Holomorphic implies complex-analytic: Difference between revisions

This article gives a proof/explanation of the equivalence of multiple definitions for the term holomorphic function

View a complete list of pages giving proofs of equivalence of definitions

Statement

Suppose ${\displaystyle U}$ is a domain in ${\displaystyle \mathbb {C} }$, and ${\displaystyle f:U\to \mathbb {C} }$ is holomorphic: it is complex-differentiable, and its differential is a continuous function. Then, ${\displaystyle f}$ is a complex-analytic function: for every point in ${\displaystyle U}$, we can find a disc about that point, and a power series that agrees with ${\displaystyle f}$ on that disc.

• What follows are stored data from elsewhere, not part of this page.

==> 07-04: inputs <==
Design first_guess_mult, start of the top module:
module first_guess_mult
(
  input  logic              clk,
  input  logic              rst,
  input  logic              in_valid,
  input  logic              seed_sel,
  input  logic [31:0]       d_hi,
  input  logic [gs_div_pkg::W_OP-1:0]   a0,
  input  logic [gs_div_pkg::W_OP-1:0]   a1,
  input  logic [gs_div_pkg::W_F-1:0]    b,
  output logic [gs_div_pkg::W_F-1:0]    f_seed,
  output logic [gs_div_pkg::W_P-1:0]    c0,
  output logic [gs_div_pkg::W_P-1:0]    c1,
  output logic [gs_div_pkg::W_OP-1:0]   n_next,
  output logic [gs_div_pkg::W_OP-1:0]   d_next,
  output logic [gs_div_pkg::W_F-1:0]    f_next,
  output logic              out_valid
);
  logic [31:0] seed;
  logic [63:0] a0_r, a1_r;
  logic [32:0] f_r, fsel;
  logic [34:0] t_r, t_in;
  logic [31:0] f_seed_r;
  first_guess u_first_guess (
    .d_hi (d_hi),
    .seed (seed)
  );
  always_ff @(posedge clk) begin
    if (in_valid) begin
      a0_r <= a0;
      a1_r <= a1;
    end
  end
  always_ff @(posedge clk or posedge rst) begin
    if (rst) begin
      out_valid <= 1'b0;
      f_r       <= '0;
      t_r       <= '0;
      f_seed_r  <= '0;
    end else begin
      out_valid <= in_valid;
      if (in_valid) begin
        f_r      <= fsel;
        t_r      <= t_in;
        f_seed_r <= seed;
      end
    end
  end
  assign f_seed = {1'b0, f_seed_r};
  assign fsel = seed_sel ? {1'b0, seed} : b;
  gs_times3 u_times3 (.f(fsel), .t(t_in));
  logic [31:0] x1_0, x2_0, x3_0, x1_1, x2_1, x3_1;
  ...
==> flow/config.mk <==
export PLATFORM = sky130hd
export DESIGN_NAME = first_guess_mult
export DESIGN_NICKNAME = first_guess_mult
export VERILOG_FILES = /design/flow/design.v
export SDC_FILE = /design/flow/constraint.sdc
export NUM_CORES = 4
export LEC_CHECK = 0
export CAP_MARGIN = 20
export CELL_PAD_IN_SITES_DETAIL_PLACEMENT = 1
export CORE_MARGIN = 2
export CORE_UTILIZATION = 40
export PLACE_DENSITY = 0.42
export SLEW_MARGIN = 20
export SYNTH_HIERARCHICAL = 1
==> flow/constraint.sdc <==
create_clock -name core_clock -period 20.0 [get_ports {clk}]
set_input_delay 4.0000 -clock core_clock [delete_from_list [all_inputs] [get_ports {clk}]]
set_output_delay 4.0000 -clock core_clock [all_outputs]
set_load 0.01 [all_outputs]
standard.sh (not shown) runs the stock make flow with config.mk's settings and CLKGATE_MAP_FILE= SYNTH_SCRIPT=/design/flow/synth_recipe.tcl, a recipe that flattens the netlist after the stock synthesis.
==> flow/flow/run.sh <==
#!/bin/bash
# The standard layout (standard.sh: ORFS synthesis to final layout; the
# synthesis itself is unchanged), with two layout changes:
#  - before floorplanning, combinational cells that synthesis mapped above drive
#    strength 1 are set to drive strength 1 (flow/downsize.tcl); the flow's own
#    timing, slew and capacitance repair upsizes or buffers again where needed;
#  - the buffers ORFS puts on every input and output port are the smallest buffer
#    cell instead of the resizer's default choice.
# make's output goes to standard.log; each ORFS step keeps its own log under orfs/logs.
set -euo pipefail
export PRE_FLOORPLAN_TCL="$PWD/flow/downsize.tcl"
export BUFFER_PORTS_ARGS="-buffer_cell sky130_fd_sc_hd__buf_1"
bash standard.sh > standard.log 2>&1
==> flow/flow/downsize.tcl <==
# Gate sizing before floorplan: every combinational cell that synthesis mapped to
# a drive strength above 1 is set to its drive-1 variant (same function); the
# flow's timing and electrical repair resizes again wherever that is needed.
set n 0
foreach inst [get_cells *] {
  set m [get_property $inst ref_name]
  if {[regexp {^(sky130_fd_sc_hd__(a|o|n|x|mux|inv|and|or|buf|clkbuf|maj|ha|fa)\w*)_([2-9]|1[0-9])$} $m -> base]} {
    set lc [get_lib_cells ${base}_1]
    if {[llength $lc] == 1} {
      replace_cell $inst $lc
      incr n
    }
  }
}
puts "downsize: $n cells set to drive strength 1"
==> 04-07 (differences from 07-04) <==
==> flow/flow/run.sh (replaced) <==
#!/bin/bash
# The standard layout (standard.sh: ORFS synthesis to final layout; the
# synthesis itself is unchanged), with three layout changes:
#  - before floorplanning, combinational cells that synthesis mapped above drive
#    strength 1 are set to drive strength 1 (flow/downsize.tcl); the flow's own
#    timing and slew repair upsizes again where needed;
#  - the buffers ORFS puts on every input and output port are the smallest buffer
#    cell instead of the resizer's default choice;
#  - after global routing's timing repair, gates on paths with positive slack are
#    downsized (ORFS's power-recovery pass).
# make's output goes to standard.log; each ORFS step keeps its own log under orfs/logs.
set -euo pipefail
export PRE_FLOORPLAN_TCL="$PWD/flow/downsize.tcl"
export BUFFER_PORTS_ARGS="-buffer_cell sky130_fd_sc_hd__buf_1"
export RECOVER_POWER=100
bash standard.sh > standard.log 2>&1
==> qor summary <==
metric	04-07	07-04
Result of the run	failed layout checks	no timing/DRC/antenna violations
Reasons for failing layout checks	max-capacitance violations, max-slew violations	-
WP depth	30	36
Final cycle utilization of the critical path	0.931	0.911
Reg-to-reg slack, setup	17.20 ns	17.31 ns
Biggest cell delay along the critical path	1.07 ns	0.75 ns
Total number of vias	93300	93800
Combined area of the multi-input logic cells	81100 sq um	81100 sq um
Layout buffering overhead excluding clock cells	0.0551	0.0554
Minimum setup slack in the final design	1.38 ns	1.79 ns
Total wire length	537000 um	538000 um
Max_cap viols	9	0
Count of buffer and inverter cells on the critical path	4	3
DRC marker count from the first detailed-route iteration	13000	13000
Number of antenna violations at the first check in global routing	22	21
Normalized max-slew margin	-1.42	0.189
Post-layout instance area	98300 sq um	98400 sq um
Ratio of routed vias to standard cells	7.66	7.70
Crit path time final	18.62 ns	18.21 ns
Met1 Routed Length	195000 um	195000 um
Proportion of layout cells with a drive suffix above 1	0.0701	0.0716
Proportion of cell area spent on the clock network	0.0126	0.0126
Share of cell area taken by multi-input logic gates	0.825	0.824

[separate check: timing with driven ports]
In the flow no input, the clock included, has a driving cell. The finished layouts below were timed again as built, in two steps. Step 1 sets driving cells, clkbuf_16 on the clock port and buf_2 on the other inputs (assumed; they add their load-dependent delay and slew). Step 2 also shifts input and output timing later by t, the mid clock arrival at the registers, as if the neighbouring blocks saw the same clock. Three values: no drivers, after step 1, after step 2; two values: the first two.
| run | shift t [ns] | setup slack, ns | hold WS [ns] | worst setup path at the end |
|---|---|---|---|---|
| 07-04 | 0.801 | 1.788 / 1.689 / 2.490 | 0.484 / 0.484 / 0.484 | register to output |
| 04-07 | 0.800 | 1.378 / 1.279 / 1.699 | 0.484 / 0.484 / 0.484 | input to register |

In fact, something stronger is true: given any point ${\displaystyle z_{0}\in U}$ and any disc of radius ${\displaystyle r}$ about ${\displaystyle z_{0}}$ contained completely inside ${\displaystyle U}$, we can find a power series that converges on that disc, and agrees with ${\displaystyle f}$ on the disc. In other words, we can make the radius of convergence of the power series as large as we can make a disc completely contained inside the open subset.

Definitions used

Facts used

1. Holomorphic function admits power series about center for any disk in domain

Converse

The converse is also true.

Further information: Complex-analytic implies holomorphic

Proof

The proof follows directly from fact (1).